TRY IT >> After finding the line with "and3 | 9 | 57.6" in the data below, set down exactly each line through the one with "after global placement", inclusive, and stop there.

(Dataset entries)
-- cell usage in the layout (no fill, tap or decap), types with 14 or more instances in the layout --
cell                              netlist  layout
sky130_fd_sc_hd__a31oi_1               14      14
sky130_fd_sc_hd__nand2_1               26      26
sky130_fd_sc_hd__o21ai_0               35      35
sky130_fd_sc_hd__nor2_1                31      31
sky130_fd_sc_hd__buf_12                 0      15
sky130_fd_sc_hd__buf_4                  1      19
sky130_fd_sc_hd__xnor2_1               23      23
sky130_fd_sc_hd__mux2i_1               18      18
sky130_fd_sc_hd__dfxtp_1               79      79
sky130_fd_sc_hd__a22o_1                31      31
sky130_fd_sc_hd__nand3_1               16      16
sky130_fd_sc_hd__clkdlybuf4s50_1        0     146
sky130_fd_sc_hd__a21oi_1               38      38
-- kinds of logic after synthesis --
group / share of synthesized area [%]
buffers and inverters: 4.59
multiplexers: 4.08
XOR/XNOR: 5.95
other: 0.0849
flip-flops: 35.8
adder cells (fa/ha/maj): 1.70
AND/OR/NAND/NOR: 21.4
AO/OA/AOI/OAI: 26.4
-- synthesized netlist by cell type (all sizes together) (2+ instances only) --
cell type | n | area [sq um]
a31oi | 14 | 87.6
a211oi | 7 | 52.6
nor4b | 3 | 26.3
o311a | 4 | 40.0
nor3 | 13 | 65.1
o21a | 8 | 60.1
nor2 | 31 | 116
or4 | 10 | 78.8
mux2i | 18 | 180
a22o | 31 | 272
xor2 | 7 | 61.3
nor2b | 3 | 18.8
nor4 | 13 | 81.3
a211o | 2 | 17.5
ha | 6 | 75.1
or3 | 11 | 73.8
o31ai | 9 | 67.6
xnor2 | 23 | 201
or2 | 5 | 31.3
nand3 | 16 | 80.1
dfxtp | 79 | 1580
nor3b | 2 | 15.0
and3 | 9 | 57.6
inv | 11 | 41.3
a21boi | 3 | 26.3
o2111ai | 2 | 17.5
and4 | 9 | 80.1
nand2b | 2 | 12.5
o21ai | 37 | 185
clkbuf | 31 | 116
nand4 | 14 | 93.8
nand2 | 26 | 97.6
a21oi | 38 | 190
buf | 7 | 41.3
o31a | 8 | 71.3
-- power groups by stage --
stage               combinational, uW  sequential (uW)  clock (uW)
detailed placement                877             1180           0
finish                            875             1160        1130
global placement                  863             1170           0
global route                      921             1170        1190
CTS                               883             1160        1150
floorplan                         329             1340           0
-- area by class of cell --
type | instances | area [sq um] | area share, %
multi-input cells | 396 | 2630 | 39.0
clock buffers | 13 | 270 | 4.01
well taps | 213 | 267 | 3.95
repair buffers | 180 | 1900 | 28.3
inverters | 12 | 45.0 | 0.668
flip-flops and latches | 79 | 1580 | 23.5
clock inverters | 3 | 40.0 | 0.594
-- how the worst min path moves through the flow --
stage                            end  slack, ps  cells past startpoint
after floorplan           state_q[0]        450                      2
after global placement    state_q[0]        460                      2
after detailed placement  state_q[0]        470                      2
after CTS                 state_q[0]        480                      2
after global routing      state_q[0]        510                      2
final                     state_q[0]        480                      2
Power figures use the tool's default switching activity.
[config.mk]
export PLATFORM = sky130hd
export DESIGN_NAME = jk_excitation_encoder
export DESIGN_NICKNAME = d
export VERILOG_FILES = /design/src/rtl/jkx_pkg.sv /design/src/rtl/jk_using_d.sv /design/src/rtl/jk_excitation_encoder.sv
export SDC_FILE = /design/constraint.sdc
export NUM_CORES = 1
export LEC_CHECK = 0
export BUFFER_PORTS_ARGS = -buffer_cell sky130_fd_sc_hd__buf_2
export CAP_MARGIN = 0
export CORE_MARGIN = 1.5
export CORE_UTILIZATION = 38
export CTS_BUF_LIST = sky130_fd_sc_hd__clkbuf_2
export CTS_CLUSTER_SIZE = 40
export DETAILED_ROUTE_END_ITERATION = 10
export SLEW_MARGIN = 20
export SYNTH_ARGS = -nofsm -noshare
export SYNTH_HDL_FRONTEND = slang
export SYNTH_SLANG_ARGS = --single-unit
[constraint.sdc]
create_clock -name clk -period 1.79 [get_ports clk]
set_input_delay 0.0895 -clock clk [delete_from_list [all_inputs] [get_ports clk]]
set_output_delay 0.0895 -clock clk [all_outputs]
set_load 0.01 [all_outputs]
[src/rtl/jkx_pkg.sv]
// Shared FSM state type and JK excitation codes ({J,K}) for the JK excitation encoder.
package jkx_pkg;

    typedef enum logic [1:0] {
        IDLE,
        APPLY,
        CHECK
    } state_t;

    localparam logic [1:0] JK_HOLD = 2'b00;
    localparam logic [1:0] JK_CLR  = 2'b01;
    localparam logic [1:0] JK_SET  = 2'b10;
    localparam logic [1:0] JK_TGL  = 2'b11;

    // Minimal set/clear excitation that drives q toward t.
    function automatic logic [1:0] jk_excite(input logic q, input logic t);
        logic [1:0] jk;
        case ({q, t})
            2'b01:   jk = JK_SET;
            2'b10:   jk = JK_CLR;
            default: jk = JK_HOLD;
        endcase
        return jk;
    endfunction

endpackage

[src/rtl/jk_using_d.sv]
// One bank bit: JK flip-flop built from a D flop with clock enable and synchronous active-low reset.
module jk_using_d (
    input  logic clk,
    input  logic reset,
    input  logic en,
    input  logic j,
    input  logic k,
    output logic q,
    output logic qbar
);

    logic q_q;
    logic q_d;

    always_comb begin
        q_d = q_q;
        if (en) begin
            q_d = (j & ~q_q) | (~k & q_q);
        end
    end

    always_ff @(posedge clk) begin
        if (!reset) begin
            q_q <= 1'b0;
        end else begin
            q_q <= q_d;
        end
    end

    assign q    = q_q;
    assign qbar = ~q_q;

endmodule
==> config.mk <==
export PLATFORM = sky130hd
export DESIGN_NAME = axi_wr_target_sched
export DESIGN_NICKNAME = d
export VERILOG_FILES = /design/src/rtl/axi_wr_target_sched.sv
export SDC_FILE = /design/constraint.sdc
export NUM_CORES = 1
export LEC_CHECK = 0
export BUFFER_PORTS_ARGS = -buffer_cell sky130_fd_sc_hd__buf_2
export CAP_MARGIN = 20
export CORE_UTILIZATION = 43
export CTS_CLUSTER_DIAMETER = 120
export DETAILED_ROUTE_END_ITERATION = 8
export PLACE_DENSITY = 0.78
export SYNTH_ARGS = -nofsm -noshare
export SYNTH_HDL_FRONTEND = slang
export SYNTH_SLANG_ARGS = --single-unit
==> constraint.sdc <==
create_clock -name clk_i -period 4.5 [get_ports clk_i]
set_input_delay 0 -clock clk_i [delete_from_list [all_inputs] [get_ports clk_i]]
set_output_delay 0 -clock clk_i [all_outputs]
set_load 0.05 [all_outputs]
--- src/rtl/sync_2ff.sv ---
// sync_2ff: two-flop synchroniser for asynchronous inputs with a chosen reset value
module sync_2ff #(
  parameter int           W       = 1,
  parameter logic [W-1:0] RST_VAL = '0
) (
  input  logic         clk,
  input  logic         rst,
  input  logic [W-1:0] d_i,
  output logic [W-1:0] q_o
);

  logic [W-1:0] meta_q;
  logic [W-1:0] sync_q;

  // first flop may go metastable; second flop gives it a full cycle to settle
  always_ff @(posedge clk or posedge rst) begin
    if (rst) begin
      meta_q <= RST_VAL;
      sync_q <= RST_VAL;
    end else begin
      meta_q <= d_i;
      sync_q <= meta_q;
    end
  end

  assign q_o = sync_q;

endmodule

--- src/rtl/key_debounce.sv ---
// key_debounce: debounced level plus single-cycle press/release pulses for one button
module key_debounce
  import key_pkg::*;
#(
  parameter int   CNT_MAX    = CNT_MAX_DEF,
  parameter logic KEY_ACTIVE = KEY_ACTIVE_DEF
) (
  input  logic clk,
  input  logic rst,
  input  logic key_in,
  output logic key_pulse,
  output logic key_release,
  output logic key_state
);

  localparam int            CW       = $clog2(CNT_MAX);
  localparam logic [CW-1:0] CNT_LAST = CW'(CNT_MAX - 1);

  logic          s;
  logic          p;
  key_state_e    state_q, state_d;
  logic [CW-1:0] cnt_q, cnt_d;
  logic          pulse_q, pulse_d;
  logic          release_q, release_d;
  logic          level_q, level_d;

  sync_2ff #(
    .W       (1),
    .RST_VAL (~KEY_ACTIVE)
  ) u_sync (
    .clk (clk),
    .rst (rst),
    .d_i (key_in),
    .q_o (s)
  );

  assign p = (s == KEY_ACTIVE);

  // state, counter and output registers; reset drops any pulse in flight
  always_ff @(posedge clk or posedge rst) begin
    if (rst) begin
      state_q   <= IDLE;
      cnt_q     <= '0;
      pulse_q   <= 1'b0;
      release_q <= 1'b0;
      level_q   <= 1'b0;
    end else begin
      state_q   <= state_d;
      cnt_q     <= cnt_d;
      pulse_q   <= pulse_d;
      release_q <= release_d;
      level_q   <= level_d;
    end
  end

  // filter: any break in stability restarts the count from the stable side
  always_comb begin
    state_d   = state_q;
    cnt_d     = cnt_q;
    pulse_d   = 1'b0;
    release_d = 1'b0;
    level_d   = level_q;
    case (state_q)
      IDLE: if (p) begin
        state_d = FILTER_DN;
        cnt_d   = '0;
      end
      FILTER_DN: begin
        if (!p) begin
          state_d = IDLE;
          cnt_d   = '0;
        end else if (cnt_q == CNT_LAST) begin
          state_d = DOWN;
          pulse_d = 1'b1;
          level_d = 1'b1;
        end else begin
          cnt_d = cnt_q + CW'(1);
        end
      end
      DOWN: if (!p) begin
        state_d = FILTER_UP;
        cnt_d   = '0;
      end
      FILTER_UP: begin
        if (p) begin
          state_d = DOWN;
          cnt_d   = '0;
        end else if (cnt_q == CNT_LAST) begin
          state_d   = IDLE;
          release_d = 1'b1;
          level_d   = 1'b0;
        end else begin
          cnt_d = cnt_q + CW'(1);
        end
      end
      default: begin
        state_d = IDLE;
        cnt_d   = '0;
      end
    endcase
  end

  assign key_pulse   = pulse_q;
  assign key_release = release_q;
  assign key_state   = level_q;

endmodule

--- config.mk ---
export PLATFORM = sky130hd
export DESIGN_NAME = key_debounce
export DESIGN_NICKNAME = d
export VERILOG_FILES = /design/src/rtl/key_pkg.sv /design/src/rtl/sync_2ff.sv /design/src/rtl/key_debounce.sv
export SDC_FILE = /design/constraint.sdc
export NUM_CORES = 1
export LEC_CHECK = 0
export BUFFER_PORTS_ARGS = -buffer_cell sky130_fd_sc_hd__buf_2
export CAP_MARGIN = 20
export CORE_ASPECT_RATIO = 0.9
export CORE_UTILIZATION = 45
export DETAILED_ROUTE_END_ITERATION = 10
export PLACE_DENSITY_LB_ADDON = 0.2
export SETUP_SLACK_MARGIN = 0.15
export SYNTH_ARGS = -nofsm -noshare
export SYNTH_HDL_FRONTEND = slang
export SYNTH_HIERARCHICAL = 1
export SYNTH_SLANG_ARGS = --single-unit
--- constraint.sdc ---
create_clock -name clk -period 5.3 [get_ports clk]
set_input_delay 0.265 -clock clk [delete_from_list [all_inputs] [get_ports clk]]
set_output_delay 0.265 -clock clk [all_outputs]
set_load 0.05 [all_outputs]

EXERCISE OUTPUT >>
and3 | 9 | 57.6
inv | 11 | 41.3
a21boi | 3 | 26.3
o2111ai | 2 | 17.5
and4 | 9 | 80.1
nand2b | 2 | 12.5
o21ai | 37 | 185
clkbuf | 31 | 116
nand4 | 14 | 93.8
nand2 | 26 | 97.6
a21oi | 38 | 190
buf | 7 | 41.3
o31a | 8 | 71.3
-- power groups by stage --
stage               combinational, uW  sequential (uW)  clock (uW)
detailed placement                877             1180           0
finish                            875             1160        1130
global placement                  863             1170           0
global route                      921             1170        1190
CTS                               883             1160        1150
floorplan                         329             1340           0
-- area by class of cell --
type | instances | area [sq um] | area share, %
multi-input cells | 396 | 2630 | 39.0
clock buffers | 13 | 270 | 4.01
well taps | 213 | 267 | 3.95
repair buffers | 180 | 1900 | 28.3
inverters | 12 | 45.0 | 0.668
flip-flops and latches | 79 | 1580 | 23.5
clock inverters | 3 | 40.0 | 0.594
-- how the worst min path moves through the flow --
stage                            end  slack, ps  cells past startpoint
after floorplan           state_q[0]        450                      2
after global placement    state_q[0]        460                      2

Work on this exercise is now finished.